Re: [PATCH v3 2/2] usb: typec: ucsi: Implement ChromeOS UCSI driver

Dmitry Baryshkov <dmitry.baryshkov@xxxxxxxxxx> · Mon, 8 Apr 2024 20:12:16 +0300

On Mon, Apr 08, 2024 at 06:04:22AM -0700, Guenter Roeck wrote:
> On Thu, Apr 4, 2024 at 6:30 AM Greg Kroah-Hartman
> <gregkh@xxxxxxxxxxxxxxxxxxx> wrote:
> [ ... ]
> 
> > > > > if (WARN_ON_ONCE(val_len > MAX_EC_DATA_SIZE))
> > > > >   return -EINVAL;
> > > >
> > > > So if you trigger this, you just rebooted all boxes that have
> > > > panic-on-warn enabled (hint, the HUGE majority in quantity of Linux
> > > > systems out there.)
> > > >
> > > > So don't do that, just handle it like this.
> > >
> > > Does that mean that we should not use WARN at all? What is the best
> > > current practice for WARN usage?
> >
> > To never use it.  Handle the issue and recover properly.
> >
> > > I'm asking because for me this looks like a perfect usecase.

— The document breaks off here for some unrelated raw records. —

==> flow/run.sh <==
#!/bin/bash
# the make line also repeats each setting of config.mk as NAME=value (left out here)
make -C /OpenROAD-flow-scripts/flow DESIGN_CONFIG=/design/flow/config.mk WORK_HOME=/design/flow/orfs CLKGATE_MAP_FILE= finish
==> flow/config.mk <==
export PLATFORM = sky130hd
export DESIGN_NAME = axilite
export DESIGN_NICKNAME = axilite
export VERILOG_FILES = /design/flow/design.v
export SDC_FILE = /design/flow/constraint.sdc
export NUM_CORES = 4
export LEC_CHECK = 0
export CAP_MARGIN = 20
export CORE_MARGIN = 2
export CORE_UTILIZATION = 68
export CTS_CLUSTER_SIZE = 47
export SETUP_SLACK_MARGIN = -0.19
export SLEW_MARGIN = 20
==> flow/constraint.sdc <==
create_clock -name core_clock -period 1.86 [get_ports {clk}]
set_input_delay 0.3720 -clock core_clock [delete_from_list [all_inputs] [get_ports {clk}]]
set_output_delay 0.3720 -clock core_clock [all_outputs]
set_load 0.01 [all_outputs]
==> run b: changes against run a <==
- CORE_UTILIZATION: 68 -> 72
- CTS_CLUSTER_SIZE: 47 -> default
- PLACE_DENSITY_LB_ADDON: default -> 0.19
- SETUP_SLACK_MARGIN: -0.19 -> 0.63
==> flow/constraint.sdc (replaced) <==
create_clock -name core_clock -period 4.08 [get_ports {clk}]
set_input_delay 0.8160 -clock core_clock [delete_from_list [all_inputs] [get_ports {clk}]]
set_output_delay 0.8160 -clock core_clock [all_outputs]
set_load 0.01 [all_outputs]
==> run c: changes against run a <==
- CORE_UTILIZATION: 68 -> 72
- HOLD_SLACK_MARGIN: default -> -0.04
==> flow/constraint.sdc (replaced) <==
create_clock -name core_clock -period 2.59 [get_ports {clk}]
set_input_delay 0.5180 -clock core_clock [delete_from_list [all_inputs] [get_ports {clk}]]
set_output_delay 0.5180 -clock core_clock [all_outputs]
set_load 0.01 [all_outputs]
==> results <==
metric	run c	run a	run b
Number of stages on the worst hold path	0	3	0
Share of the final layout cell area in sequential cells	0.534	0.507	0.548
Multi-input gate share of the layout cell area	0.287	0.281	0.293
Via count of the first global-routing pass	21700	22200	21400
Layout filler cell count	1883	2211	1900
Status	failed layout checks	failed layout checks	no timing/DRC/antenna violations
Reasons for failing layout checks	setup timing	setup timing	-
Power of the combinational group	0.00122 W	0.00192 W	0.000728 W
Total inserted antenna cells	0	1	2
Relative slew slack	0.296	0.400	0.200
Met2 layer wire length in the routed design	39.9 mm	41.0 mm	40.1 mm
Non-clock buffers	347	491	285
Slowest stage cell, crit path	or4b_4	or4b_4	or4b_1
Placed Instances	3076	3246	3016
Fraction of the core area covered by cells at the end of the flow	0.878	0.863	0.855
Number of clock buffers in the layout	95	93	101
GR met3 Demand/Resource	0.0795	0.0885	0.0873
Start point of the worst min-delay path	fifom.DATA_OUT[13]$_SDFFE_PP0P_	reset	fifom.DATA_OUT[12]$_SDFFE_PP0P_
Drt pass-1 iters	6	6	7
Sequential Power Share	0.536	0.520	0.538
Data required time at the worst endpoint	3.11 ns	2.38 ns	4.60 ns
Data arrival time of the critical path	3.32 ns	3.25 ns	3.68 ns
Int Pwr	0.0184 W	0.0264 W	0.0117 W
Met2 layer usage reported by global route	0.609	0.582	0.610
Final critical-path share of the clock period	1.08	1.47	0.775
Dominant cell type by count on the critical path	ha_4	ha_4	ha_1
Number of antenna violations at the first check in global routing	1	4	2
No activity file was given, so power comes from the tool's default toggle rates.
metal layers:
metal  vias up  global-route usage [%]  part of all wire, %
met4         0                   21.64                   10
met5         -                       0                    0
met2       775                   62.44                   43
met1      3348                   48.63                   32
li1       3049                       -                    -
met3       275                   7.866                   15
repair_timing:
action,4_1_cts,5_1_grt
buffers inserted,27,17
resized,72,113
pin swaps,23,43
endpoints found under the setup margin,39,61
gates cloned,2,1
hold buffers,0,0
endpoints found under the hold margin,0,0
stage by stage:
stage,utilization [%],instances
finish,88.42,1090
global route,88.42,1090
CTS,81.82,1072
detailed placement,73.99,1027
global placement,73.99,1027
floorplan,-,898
==> v37: inputs <==
// DE2_115_Project_Top
module DE2_115_Project_Top (
    input  wire        CLOCK_50,
    input  wire        RST,       
    input  wire [3:0]  KEY,       
    input  wire [17:0] SW,        
    output wire [7:0]  LCD_DATA,
    output wire        LCD_RS,
    output wire        LCD_RW,
    output wire        LCD_EN,
    output wire        LCD_ON,   
    output wire        LCD_BLON
);
Settings: LEC_CHECK=0, ABC_AREA=1, CAP_MARGIN=10, CELL_PAD_IN_SITES_DETAIL_PLACEMENT=2, CELL_PAD_IN_SITES_GLOBAL_PLACEMENT=1, CORE_ASPECT_RATIO=0.57, CORE_MARGIN=2, CORE_UTILIZATION=58, CTS_CLUSTER_DIAMETER=169, CTS_CLUSTER_SIZE=94, GPL_ROUTABILITY_DRIVEN=1, GPL_TIMING_DRIVEN=1, HOLD_SLACK_MARGIN=-0.01, MIN_ROUTING_LAYER=met2, PLACE_DENSITY_LB_ADDON=0.18, SLEW_MARGIN=0, TNS_END_PERCENT=55; clock period 5.76 ns.
run.sh (not shown) runs the stock make flow with config.mk's settings and CLKGATE_MAP_FILE=.
==> inputs of v14, as changes to v37 <==
==> flow/config.mk (replaced) <==
export PLATFORM = sky130hd
export DESIGN_NAME = DE2_115_Project_Top
export DESIGN_NICKNAME = DE2_115_Project_Top
export VERILOG_FILES = /design/flow/design.v
export SDC_FILE = /design/flow/constraint.sdc
export NUM_CORES = 4
export LEC_CHECK = 0
export CAP_MARGIN = 20
export CORE_MARGIN = 2
export CORE_UTILIZATION = 72
export CTS_CLUSTER_DIAMETER = 93
export SLEW_MARGIN = 20
==> flow/constraint.sdc (replaced) <==
create_clock -name core_clock -period 6.82 [get_ports {CLOCK_50}]
set_input_delay 1.3640 -clock core_clock [delete_from_list [all_inputs] [get_ports {CLOCK_50}]]
set_output_delay 1.3640 -clock core_clock [all_outputs]
set_load 0.01 [all_outputs]
==> comparison <==
v37 failed in 3_5_place_dp. v14 reached the layout checks and failed them: negative setup slack. Against v37, the synthesized cell count of v14 is smaller by 23%. Between v37 and v14, the lower synthesized area is in v37 (gap about 1.3%, measured against v14). Die size: v14 is smaller than v37 (18%).
==> figures <==
Combined area of all synthesized cells: v14 36700 um2; v37 36200 um2
Outcome: v14 finished with violations; v37 did not finish
Stage where the flow stopped: v14 -; v37 3_5_place_dp
Reasons for failing layout checks: v14 negative setup slack; v37 -
XOR/XNOR Area Share: v14 4.28%; v37 3.03%
Most used standard cell by instance count after synthesis: v14 sky130_fd_sc_hd__edfxtp_1; v37 sky130_fd_sc_hd__nor2_1
Die Y: v14 230 um; v37 193 um
Tally of unique sky130hd cells used after synthesis: v14 121; v37 80
Synthesized-area fraction occupied by and/or/nand/nor cells: v14 17.7%; v37 23.2%
Horizontal die dimension: v14 230 um; v37 335 um
Synth Area per Inst: v14 10.4 um2; v37 7.92 um2
Die Size: v14 52800 um2; v37 64500 um2
Number of cells in Yosys stat: v14 3513; v37 4572


==> run a: inputs <==
Starting RTL as in the previous note.
make LEC_CHECK=0 CAP_MARGIN=20 CELL_PAD_IN_SITES_GLOBAL_PLACEMENT=0 CORE_ASPECT_RATIO=0.57 CORE_MARGIN=2 CORE_UTILIZATION=67 CTS_CLUSTER_DIAMETER=169 GPL_ROUTABILITY_DRIVEN=1 SLEW_MARGIN=0 finish   # period 2.34 ns
==> run b (differences from run a) <==
--- a/flow/config.mk
+++ b/flow/config.mk
@@ -11,3 +11,3 @@
 export CORE_MARGIN = 2
-export CORE_UTILIZATION = 67
+export CORE_UTILIZATION = 58
 export CTS_CLUSTER_DIAMETER = 169
==> flow/constraint.sdc (replaced) <==
create_clock -name core_clock -period 2.35 [get_ports {CLOCK_50}]
set_input_delay 0.4700 -clock core_clock [delete_from_list [all_inputs] [get_ports {CLOCK_50}]]
set_output_delay 0.4700 -clock core_clock [all_outputs]
set_load 0.01 [all_outputs]
==> qor summary <==
item	run a	run b
Outcome	did not finish	failed layout checks
Stage where the flow stopped	global routing	-
Reasons for failing layout checks	-	negative setup slack
Estimated wirelength of the detail-placed design	94860 µm	89920 µm
# resized after CTS	388	560
Number of placement rows	64	69
Die X	314.0 µm	337.2 µm
Floorplan Core Area	53890 µm²	62420 µm²
Inserted Clock Buffers	47	49
Post-detailed-placement cell area	44570 µm²	44770 µm²
Number of buffers on the longest clock path	3	3
Effective utilization at floorplan	0.6810	0.5880
Post-CTS Repair Setup Buffers	126	203
Die height	180.7 µm	193.9 µm
Placed cell count	4866	4997
Worst Setup Slack post-DPL	-5.923 ns	-5.812 ns
Global placement routability congestion	1.001	1.005
Total die size	56740 µm²	65390 µm²
Complex Gates by Area	0.1403	0.1403
Number of cells in the yosys synthesis report	3513	3513


==> run G: inputs <==
DE2_115_Project_Top again, from the RTL that the note above started with.
clock: 8.44 ns
lec_check: 0
cap_margin: 20
core_margin: 2
core_utilization: 70
setup_slack_margin: -0.8
slew_margin: 20
==> inputs of run K, as changes to run G <==
- CORE_UTILIZATION: 70 -> 49
- SETUP_SLACK_MARGIN: -0.8 -> not set
==> flow/constraint.sdc (replaced) <==
create_clock -name core_clock -period 10.3 [get_ports {CLOCK_50}]
set_input_delay 2.0600 -clock core_clock [delete_from_list [all_inputs] [get_ports {CLOCK_50}]]
set_output_delay 2.0600 -clock core_clock [all_outputs]
set_load 0.01 [all_outputs]
==> run notes <==
Implementation progress

The flow ran to the end and the layout has no timing, DRC or antenna violations. The filler-free cell count of the finished design stands at 4475. The wire length recorded after detailed routing is 104000 µm.

The critical path contains buffers and inverters numbering 4 combined. The maximum fanout encountered on the critical timing path stands at 13. The count of nets after finishing stands at 3685. The core utilization before placement stands at 49.4%.

The tightest slew margin relative to the limit stands at 23.9%. Signal nets in the final route climb as high as met4. The sum of met3 wire segment lengths after detailed routing stands at 7790 µm. The fraction of power consumed by combinational cells stands at 6.9%. Of the available clock period, the critical path in the final layout requires 92.7%. Routing resource usage on met3 recorded by global route was 3.70%. The launch point of the worst register-to-register path is recorded as cpu.lcd_value[1]$_DFFE_PP_. Across all register-to-register paths, the minimum setup slack is 750 ps.
Source of the figures above: run K

==> run notes <==
Implementation progress

The slack of the critical path stands at -301 ps. Of the available clock period, the critical path in the final layout requires 104%. For this run, the final setup violation count is recorded as 5. Per the timing report, the most critical flop-to-flop path originates at cpu.lcd_value[0]$_DFFE_PP_. The flow reports that combinational logic draws 6.8% of the design power. Failing layout checks were recorded as setup timing. Per the slew report, the remaining headroom to the max-slew limit stands at 20.6%. met3 track demand over resource after global routing is 8.48%. The final layout contains 3731 nets. Wires add up to 102000 µm.

The share of the core area taken by cells at floorplan is 71.1%. The sum of met3 wire segment lengths after detailed routing stands at 12300 µm. The run finished, with violations left.
Source of the figures above: run G



==> try-yarrow: inputs <==
DE2_115_Project_Top again, from the RTL that the note above started with.
==> flow/design.v (excerpt) <==
module DE2_115_Project_Top (
    input  wire        CLOCK_50,
    input  wire        RST,       
    input  wire [3:0]  KEY,       
    input  wire [17:0] SW,        
    output wire [7:0]  LCD_DATA,
    output wire        LCD_RS,
    output wire        LCD_RW,
    output wire        LCD_EN,
    output wire        LCD_ON,   
    output wire        LCD_BLON
);
make LEC_CHECK=0 ABC_AREA=1 CAP_MARGIN=20 CELL_PAD_IN_SITES_DETAIL_PLACEMENT=2 CELL_PAD_IN_SITES_GLOBAL_PLACEMENT=1 CORE_ASPECT_RATIO=0.57 CORE_MARGIN=2 CORE_UTILIZATION=58 CTS_CLUSTER_DIAMETER=169 GPL_ROUTABILITY_DRIVEN=1 GPL_TIMING_DRIVEN=0 PLACE_DENSITY_LB_ADDON=0.18 SLEW_MARGIN=0 TNS_END_PERCENT=35 finish   # period 5.76 ns
==> inputs of try-zinc, as changes to try-yarrow <==
==> flow/config.mk (replaced) <==
export PLATFORM = sky130hd
export DESIGN_NAME = DE2_115_Project_Top
export DESIGN_NICKNAME = DE2_115_Project_Top
export VERILOG_FILES = /design/flow/design.v
export SDC_FILE = /design/flow/constraint.sdc
export NUM_CORES = 4
export LEC_CHECK = 0
export ABC_AREA = 1
export CAP_MARGIN = 20
export CELL_PAD_IN_SITES_GLOBAL_PLACEMENT = 0
export CORE_ASPECT_RATIO = 0.92
export CORE_MARGIN = 2
export CORE_UTILIZATION = 72
export CTS_CLUSTER_DIAMETER = 367
export CTS_CLUSTER_SIZE = 13
export GPL_ROUTABILITY_DRIVEN = 1
export PLACE_DENSITY_LB_ADDON = 0.06
export SETUP_SLACK_MARGIN = 0.6
export SLEW_MARGIN = 40
==> flow/constraint.sdc (replaced) <==
create_clock -name core_clock -period 6.99 [get_ports {CLOCK_50}]
set_input_delay 1.3980 -clock core_clock [delete_from_list [all_inputs] [get_ports {CLOCK_50}]]
set_output_delay 1.3980 -clock core_clock [all_outputs]
set_load 0.01 [all_outputs]
==> inputs of try-lagoon, as changes to try-yarrow <==
==> flow/config.mk (replaced) <==
export PLATFORM = sky130hd
export DESIGN_NAME = DE2_115_Project_Top
export DESIGN_NICKNAME = DE2_115_Project_Top
export VERILOG_FILES = /design/flow/design.v
export SDC_FILE = /design/flow/constraint.sdc
export NUM_CORES = 4
export LEC_CHECK = 0
export ABC_AREA = 1
export CAP_MARGIN = 20
export CORE_MARGIN = 2
export CORE_UTILIZATION = 72
export CTS_CLUSTER_DIAMETER = 94
export PLACE_DENSITY_LB_ADDON = 0.04
export SETUP_SLACK_MARGIN = -0.58
export SLEW_MARGIN = 20
==> flow/constraint.sdc (replaced) <==
create_clock -name core_clock -period 5.77 [get_ports {CLOCK_50}]
set_input_delay 1.1540 -clock core_clock [delete_from_list [all_inputs] [get_ports {CLOCK_50}]]
set_output_delay 1.1540 -clock core_clock [all_outputs]
set_load 0.01 [all_outputs]
==> summary of the runs <==
try-yarrow did not get past detailed placement. try-zinc produced a layout that fails on setup timing. try-lagoon finished but failed the layout checks on setup timing. In try-zinc the first-iteration DRC count is smaller than in try-lagoon, by 5.1%. In flip-flop count, try-zinc and try-lagoon do not differ. Synthesized area is the same in try-yarrow and try-zinc. Between try-lagoon and try-zinc, the lower design area is in try-zinc (gap 5.8%, measured against try-zinc). In try-zinc the cell count is lower than in try-lagoon, by about 5%. Between try-zinc and try-lagoon, the lower global-route usage is in try-zinc (gap 3.1 points).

If I were
> > > at the positiion of the driver developer, I'd like to know the whole
> > > path leading to the bad call, not just the fact that the function was
> > > called with the buffer being too big.
> >
> > Then use ftrace if you are a driver developer, don't crash users boxes
> > please.
> >
> > If you REALLY need a traceback, then provide that, but do NOT use WARN()
> > for just normal debugging calls that you want to leave around in the
> > system for users to trip over.
> >
> 
> That is not common practice.
> 
> $ git grep WARN_ON drivers/gpu | wc
>    3004   11999  246545
> $ git grep WARN_ON drivers/net/ | wc
>    3679   14564  308230
> $ git grep WARN_ON drivers/net/wireless | wc
>    1985    8112  166081
> 
> We get hundreds of thousands of reports with warning backtraces from
> Chromebooks in the field _every single day_. Most of those are from
> drm and wireless subsystems. We even had to scale back the percentage
> of reported warning backtraces because the large volume overwhelmed
> the reporting system. When approached about it, developers usually
> respond with "this backtrace is absolutely necessary", but nothing
> ever happens to fix the reported problems. In practice, they are just
> ignored.

That's sad.

> 
> This means that any system using drm or wireless interfaces just can
> not really enable panic-on-warn because that would crash the system
> all the time.

And this is good from my point of view. If I remember correctly,
initially panic-on-warn was added to simplify debugging of the warnings
rather than to disallow using WARN_ON(). The system is not supposed to
continue running after BUG(), so panic/reset on BUG is a safe approach.
But the WARN is different. It means that the system was able to cope
with it. And as such there is no need to panic. Whoever enabled
panic-on-warn is doing a strange thing from my POV.

-- 
With best wishes
Dmitry